奖励驱动:基于奖励分布匹配蒸馏的高效流式视频生成
Reward Forcing: Efficient Streaming Video Generation with Rewarded Distribution Matching Distillation
December 4, 2025
作者: Yunhong Lu, Yanhong Zeng, Haobo Li, Hao Ouyang, Qiuyu Wang, Ka Leong Cheng, Jiapeng Zhu, Hengyuan Cao, Zhipeng Zhang, Xing Zhu, Yujun Shen, Min Zhang
cs.AI
摘要
高效流式视频生成对于模拟交互式动态世界至关重要。现有方法通过滑动窗口注意力机制蒸馏少步数视频扩散模型,将初始帧作为锚定标记以维持注意力性能并减少误差累积。然而视频帧会过度依赖这些静态标记,导致复制初始帧并削弱运动动态。为此,我们提出奖励驱动框架(Reward Forcing),包含两项核心设计。首先,我们提出EMA-Sink机制,该机制维护由初始帧初始化的固定尺寸标记,并通过指数移动平均融合滑出窗口的淘汰标记进行持续更新。在不增加计算成本的前提下,EMA-Sink标记既能捕捉长期上下文又能保留近期动态,在保持长时序一致性的同时避免初始帧复制。其次,为更好地从教师模型蒸馏运动动态,我们提出奖励驱动的分布匹配蒸馏(Re-DMD)。传统分布匹配平等对待所有训练样本,限制了模型优先处理动态内容的能力。而Re-DMD通过视觉语言模型对动态性评分,优先处理高动态样本,使模型输出分布偏向高奖励区域。该方法在保持数据保真度的同时显著提升运动质量。定量与定性实验表明,奖励驱动框架在标准基准测试中达到最优性能,并在单张H100 GPU上实现23.1 FPS的高质量流式视频生成。
English
Efficient streaming video generation is critical for simulating interactive and dynamic worlds. Existing methods distill few-step video diffusion models with sliding window attention, using initial frames as sink tokens to maintain attention performance and reduce error accumulation. However, video frames become overly dependent on these static tokens, resulting in copied initial frames and diminished motion dynamics.
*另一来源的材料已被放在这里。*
**src/rtl/button_press_classifier.sv**
```systemverilog
// Classifies debounced button presses by duration into short/long events.
// Counts press length in ms via an internal prescaler; all outputs are registered.
`timescale 1ns/1ps

module button_press_classifier #(
    parameter int TICKS_PER_MS = 50000,
    parameter int MIN_MS       = 2,
    parameter int LONG_MS      = 5000,
    parameter int MS_WIDTH     = 16
) (
    input  logic                i_clk,
    input  logic                i_reset,
    input  logic                i_btn_level,
    output logic                o_short_pulse,
    output logic                o_long_pulse,
    output logic                o_hold,
    output logic                o_press_done,
    output logic [MS_WIDTH-1:0] o_press_ms
);

    localparam int                PS_WIDTH = (TICKS_PER_MS > 1) ? $clog2(TICKS_PER_MS) : 1;
    localparam logic [PS_WIDTH-1:0] PS_LAST  = PS_WIDTH'(TICKS_PER_MS - 1);
    localparam logic [MS_WIDTH-1:0] MS_MAX   = '1;
    localparam logic [MS_WIDTH-1:0] MIN_CNT  = MS_WIDTH'(MIN_MS);
    localparam logic [MS_WIDTH-1:0] LONG_CNT = MS_WIDTH'(LONG_MS);

    typedef enum logic [1:0] {
        S_IDLE      = 2'd0,
        S_PRESSED   = 2'd1,
        S_LONG_HELD = 2'd2
    } state_t;

    function automatic logic [MS_WIDTH-1:0] sat_inc(input logic [MS_WIDTH-1:0] v);
        return (v == MS_MAX) ? v : v + MS_WIDTH'(1);
    endfunction

    state_t                r_state;
    logic                  r_btn_q;
    logic [PS_WIDTH-1:0]   r_prescale;
    logic [MS_WIDTH-1:0]   r_ms_cnt;
    logic                  r_short;
    logic                  r_long;
    logic                  r_hold;
    logic                  r_done;
    logic [MS_WIDTH-1:0]   r_press_ms;

    state_t                w_state_nxt;
    logic                  w_rise;
    logic                  w_fall;
    logic                  w_tick;
    logic [PS_WIDTH-1:0]   w_prescale_nxt;
    logic [MS_WIDTH-1:0]   w_ms_cnt_nxt;
    logic                  w_short_nxt;
    logic                  w_long_nxt;
    logic                  w_hold_nxt;
    logic                  w_done_nxt;
    logic [MS_WIDTH-1:0]   w_press_ms_nxt;

    assign w_rise = i_btn_level & ~r_btn_q;
    assign w_fall = ~i_btn_level & r_btn_q;
    assign w_tick = (r_prescale == PS_LAST);

    always_comb begin
        w_state_nxt    = r_state;
        w_prescale_nxt = r_prescale;
        w_ms_cnt_nxt   = r_ms_cnt;
        w_short_nxt    = 1'b0;
        w_long_nxt     = 1'b0;
        w_hold_nxt     = r_hold;
        w_done_nxt     = 1'b0;
        w_press_ms_nxt = r_press_ms;

        case (r_state)
            S_IDLE: begin
                w_hold_nxt = 1'b0;
                if (w_rise) begin
                    w_state_nxt    = S_PRESSED;
                    w_prescale_nxt = '0;
                    w_ms_cnt_nxt   = '0;
                end
            end

            S_PRESSED: begin
                if (w_fall) begin
                    // Release wins over a coincident tick; that tick is dropped.
                    w_state_nxt    = S_IDLE;
                    w_done_nxt     = 1'b1;
                    w_press_ms_nxt = r_ms_cnt;
                    w_short_nxt    = (r_ms_cnt >= MIN_CNT) && (r_ms_cnt < LONG_CNT);
                end else begin
                    w_prescale_nxt = w_tick ? '0 : r_prescale + PS_WIDTH'(1);
                    w_ms_cnt_nxt   = w_tick ? sat_inc(r_ms_cnt) : r_ms_cnt;
                    if (r_ms_cnt == LONG_CNT) begin
                        w_state_nxt = S_LONG_HELD;
                        w_long_nxt  = 1'b1;
                        w_hold_nxt  = 1'b1;
                    end
                end
            end

            S_LONG_HELD: begin
                if (w_fall) begin
                    w_state_nxt    = S_IDLE;
                    w_done_nxt     = 1'b1;
                    w_hold_nxt     = 1'b0;
                    w_press_ms_nxt = r_ms_cnt;
                end else begin
                    w_prescale_nxt = w_tick ? '0 : r_prescale + PS_WIDTH'(1);
                    w_ms_cnt_nxt   = w_tick ? sat_inc(r_ms_cnt) : r_ms_cnt;
                end
            end

            default: begin
                w_state_nxt = S_IDLE;
                w_hold_nxt  = 1'b0;
            end
        endcase
    end

    // btn_q resets high so a button held through reset must be released before it counts.
    always_ff @(posedge i_clk) begin
        if (!i_reset) begin
            r_state    <= S_IDLE;
            r_btn_q    <= 1'b1;
            r_prescale <= '0;
            r_ms_cnt   <= '0;
            r_short    <= 1'b0;
            r_long     <= 1'b0;
            r_hold     <= 1'b0;
            r_done     <= 1'b0;
            r_press_ms <= '0;
        end else begin
            r_state    <= w_state_nxt;
            r_btn_q    <= i_btn_level;
            r_prescale <= w_prescale_nxt;
            r_ms_cnt   <= w_ms_cnt_nxt;
            r_short    <= w_short_nxt;
            r_long     <= w_long_nxt;
            r_hold     <= w_hold_nxt;
            r_done     <= w_done_nxt;
            r_press_ms <= w_press_ms_nxt;
        end
    end

    assign o_short_pulse = r_short;
    assign o_long_pulse  = r_long;
    assign o_hold        = r_hold;
    assign o_press_done  = r_done;
    assign o_press_ms    = r_press_ms;

endmodule

```
File: src/rtl/cache_fsm_l2c.sv
// Direct-mapped, write-back, write-allocate L2 responder for L1 line reads, word writes
// and dirty-line write-backs. Misses are resolved through held-request memory handshakes.
// All outputs are registered.
module cache_fsm_l2c #(
  parameter int unsigned ADDRESS_WIDTH = 32,
  parameter int unsigned DATA_WIDTH    = 32,
  parameter int unsigned LINE_WIDTH    = 128,
  parameter int unsigned NUM_SETS      = 16
) (
  input logic            clk,
  input logic            reset,
  cache_fsm_l2c_if.slave bus
);
  localparam int unsigned ByteW     = $clog2(LINE_WIDTH / 8);
  localparam int unsigned WordByteW = $clog2(DATA_WIDTH / 8);
  localparam int unsigned SelW      = $clog2(LINE_WIDTH / DATA_WIDTH);
  localparam int unsigned IdxW      = $clog2(NUM_SETS);
  // The top two address bits are the processor id and are not part of the tag.
  localparam int unsigned TagW      = ADDRESS_WIDTH - 2 - ByteW - IdxW;
  localparam logic [ADDRESS_WIDTH-1:0] AlignMask =
      {{(ADDRESS_WIDTH - ByteW){1'b1}}, {ByteW{1'b0}}};

  typedef enum logic [2:0] {StIdle, StLookup, StEvict, StFill, StUpdate, StDone} state_e;
  typedef enum logic [1:0] {ReqRead, ReqWord, ReqWb} req_e;

  state_e                   state_q, state_d;
  req_e                     type_q, type_d;
  logic [ADDRESS_WIDTH-1:0] addr_q, addr_d;
  logic [DATA_WIDTH-1:0]    word_q, word_d;
  logic [LINE_WIDTH-1:0]    wb_line_q, wb_line_d;

  // Line storage: valid/dirty are reset, payload is not.
  logic [NUM_SETS-1:0]      valid_q, dirty_q;
  logic [TagW-1:0]          tag_q   [NUM_SETS];
  logic [LINE_WIDTH-1:0]    line_q  [NUM_SETS];
  logic [ADDRESS_WIDTH-1:0] laddr_q [NUM_SETS];

  // Registered outputs.
  logic [LINE_WIDTH-1:0]    rdata_q, rdata_d;
  logic                     ready_q, ready_d;
  logic                     wr_ack_q, wr_ack_d;
  logic                     wb_ack_q, wb_ack_d;
  logic                     hit_q, hit_d;
  logic                     miss_q, miss_d;
  logic [ADDRESS_WIDTH-1:0] mem_addr_q, mem_addr_d;
  logic                     mem_rd_q, mem_rd_d;
  logic                     mem_wr_q, mem_wr_d;
  logic [LINE_WIDTH-1:0]    mem_wdata_q, mem_wdata_d;

  // Array write controls.
  logic                  line_we;
  logic [LINE_WIDTH-1:0] line_wd;
  logic                  meta_we;
  logic                  dirty_we;
  logic                  dirty_wd;

  logic [IdxW-1:0] idx;
  logic [TagW-1:0] tag;
  logic [SelW-1:0] sel;
  logic            hit;

  assign idx = addr_q[ByteW +: IdxW];
  assign tag = addr_q[ADDRESS_WIDTH-3 -: TagW];
  assign sel = addr_q[WordByteW +: SelW];
  assign hit = valid_q[idx] && (tag_q[idx] == tag);

  // Next state, next registered outputs and array write controls.
  always_comb begin
    state_d     = state_q;
    type_d      = type_q;
    addr_d      = addr_q;
    word_d      = word_q;
    wb_line_d   = wb_line_q;
    rdata_d     = rdata_q;
    ready_d     = 1'b0;
    wr_ack_d    = 1'b0;
    wb_ack_d    = 1'b0;
    hit_d       = 1'b0;
    miss_d      = 1'b0;
    mem_addr_d  = mem_addr_q;
    mem_rd_d    = mem_rd_q;
    mem_wr_d    = mem_wr_q;
    mem_wdata_d = mem_wdata_q;
    line_we     = 1'b0;
    line_wd     = line_q[idx];
    meta_we     = 1'b0;
    dirty_we    = 1'b0;
    dirty_wd    = 1'b0;

    unique case (state_q)
      StIdle: begin
        if (bus.write_back_to_L2_request || bus.write_to_L2_request ||
            bus.read_from_L2_request) begin
          addr_d    = bus.cache_L2_memory_address;
          word_d    = bus.write_word_to_L2;
          wb_line_d = bus.write_back_to_L2_data;
          if (bus.write_back_to_L2_request) begin
            type_d = ReqWb;
          end else if (bus.write_to_L2_request) begin
            type_d = ReqWord;
          end else begin
            type_d = ReqRead;
          end
          state_d = StLookup;
        end
      end
      StLookup: begin
        hit_d  = hit;
        miss_d = !hit;
        if (hit) begin
          state_d = StUpdate;
        end else if (dirty_q[idx]) begin
          state_d     = StEvict;
          mem_wr_d    = 1'b1;
          mem_addr_d  = laddr_q[idx] & AlignMask;
          mem_wdata_d = line_q[idx];
        end else if (type_q == ReqWb) begin
          // A full-line write-back needs no fill.
          state_d = StUpdate;
        end else begin
          state_d    = StFill;
          mem_rd_d   = 1'b1;
          mem_addr_d = addr_q & AlignMask;
        end
      end
      StEvict: begin
        if (bus.mem_write_done) begin
          mem_wr_d = 1'b0;
          dirty_we = 1'b1;
          dirty_wd = 1'b0;
          if (type_q == ReqWb) begin
            state_d = StUpdate;
          end else begin
            state_d    = StFill;
            mem_rd_d   = 1'b1;
            mem_addr_d = addr_q & AlignMask;
          end
        end
      end
      StFill: begin
        if (bus.mem_read_valid) begin
          mem_rd_d = 1'b0;
          line_we  = 1'b1;
          line_wd  = bus.mem_read_data;
          meta_we  = 1'b1;
          dirty_we = 1'b1;
          dirty_wd = 1'b0;
          state_d  = StUpdate;
        end
      end
      StUpdate: begin
        unique case (type_q)
          ReqRead: begin
            rdata_d = line_q[idx];
            ready_d = 1'b1;
          end
          ReqWord: begin
            line_wd[sel*DATA_WIDTH +: DATA_WIDTH] = word_q;
            line_we  = 1'b1;
            dirty_we = 1'b1;
            dirty_wd = 1'b1;
            wr_ack_d = 1'b1;
          end
          ReqWb: begin
            line_wd  = wb_line_q;
            line_we  = 1'b1;
            meta_we  = 1'b1;
            dirty_we = 1'b1;
            dirty_wd = 1'b1;
            wb_ack_d = 1'b1;
          end
          default: ;
        endcase
        state_d = StDone;
      end
      // Requests are ignored here so a still-held request is not serviced twice.
      StDone:  state_d = StIdle;
      default: state_d = StIdle;
    endcase
  end

  // State, request latches and registered outputs.
  always_ff @(posedge clk or posedge reset) begin
    if (reset) begin
      state_q     <= StIdle;
      type_q      <= ReqRead;
      addr_q      <= '0;
      word_q      <= '0;
      wb_line_q   <= '0;
      rdata_q     <= '0;
      ready_q     <= 1'b0;
      wr_ack_q    <= 1'b0;
      wb_ack_q    <= 1'b0;
      hit_q       <= 1'b0;
      miss_q      <= 1'b0;
      mem_addr_q  <= '0;
      mem_rd_q    <= 1'b0;
      mem_wr_q    <= 1'b0;
      mem_wdata_q <= '0;
    end else begin
      state_q     <= state_d;
      type_q      <= type_d;
      addr_q      <= addr_d;
      word_q      <= word_d;
      wb_line_q   <= wb_line_d;
      rdata_q     <= rdata_d;
      ready_q     <= ready_d;
      wr_ack_q    <= wr_ack_d;
      wb_ack_q    <= wb_ack_d;
      hit_q       <= hit_d;
      miss_q      <= miss_d;
      mem_addr_q  <= mem_addr_d;
      mem_rd_q    <= mem_rd_d;
      mem_wr_q    <= mem_wr_d;
      mem_wdata_q <= mem_wdata_d;
    end
  end

  // Valid and dirty bits, cleared by reset.
  always_ff @(posedge clk or posedge reset) begin
    if (reset) begin
      valid_q <= '0;
      dirty_q <= '0;
    end else begin
      if (meta_we) valid_q[idx] <= 1'b1;
      if (dirty_we) dirty_q[idx] <= dirty_wd;
    end
  end

  // Line payload, tag and eviction address.
  always_ff @(posedge clk) begin
    if (line_we) line_q[idx] <= line_wd;
    if (meta_we) begin
      tag_q[idx]   <= tag;
      laddr_q[idx] <= addr_q;
    end
  end

  assign bus.write_data_to_L1_from_L2  = rdata_q;
  assign bus.L2_ready                  = ready_q;
  assign bus.write_to_L2_verified      = wr_ack_q;
  assign bus.write_back_to_L2_verified = wb_ack_q;
  assign bus.L2_cache_hit              = hit_q;
  assign bus.L2_cache_miss             = miss_q;
  assign bus.mem_address               = mem_addr_q;
  assign bus.mem_read_request          = mem_rd_q;
  assign bus.mem_write_request         = mem_wr_q;
  assign bus.mem_write_data            = mem_wdata_q;
endmodule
To address this, we introduce Reward Forcing, a novel framework with two key designs. First, we propose EMA-Sink, which maintains fixed-size tokens initialized from initial frames and continuously updated by fusing evicted tokens via exponential moving average as they exit the sliding window. Without additional computation cost, EMA-Sink tokens capture both long-term context and recent dynamics, preventing initial frame copying while maintaining long-horizon consistency. Second, to better distill motion dynamics from teacher models, we propose a novel Rewarded Distribution Matching Distillation (Re-DMD). Vanilla distribution matching treats every training sample equally, limiting the model's ability to prioritize dynamic content. Instead, Re-DMD biases the model's output distribution toward high-reward regions by prioritizing samples with greater dynamics rated by a vision-language model. Re-DMD significantly enhances motion quality while preserving data fidelity. We include both quantitative and qualitative experiments to show that Reward Forcing achieves state-of-the-art performance on standard benchmarks while enabling high-quality streaming video generation at 23.1 FPS on a single H100 GPU.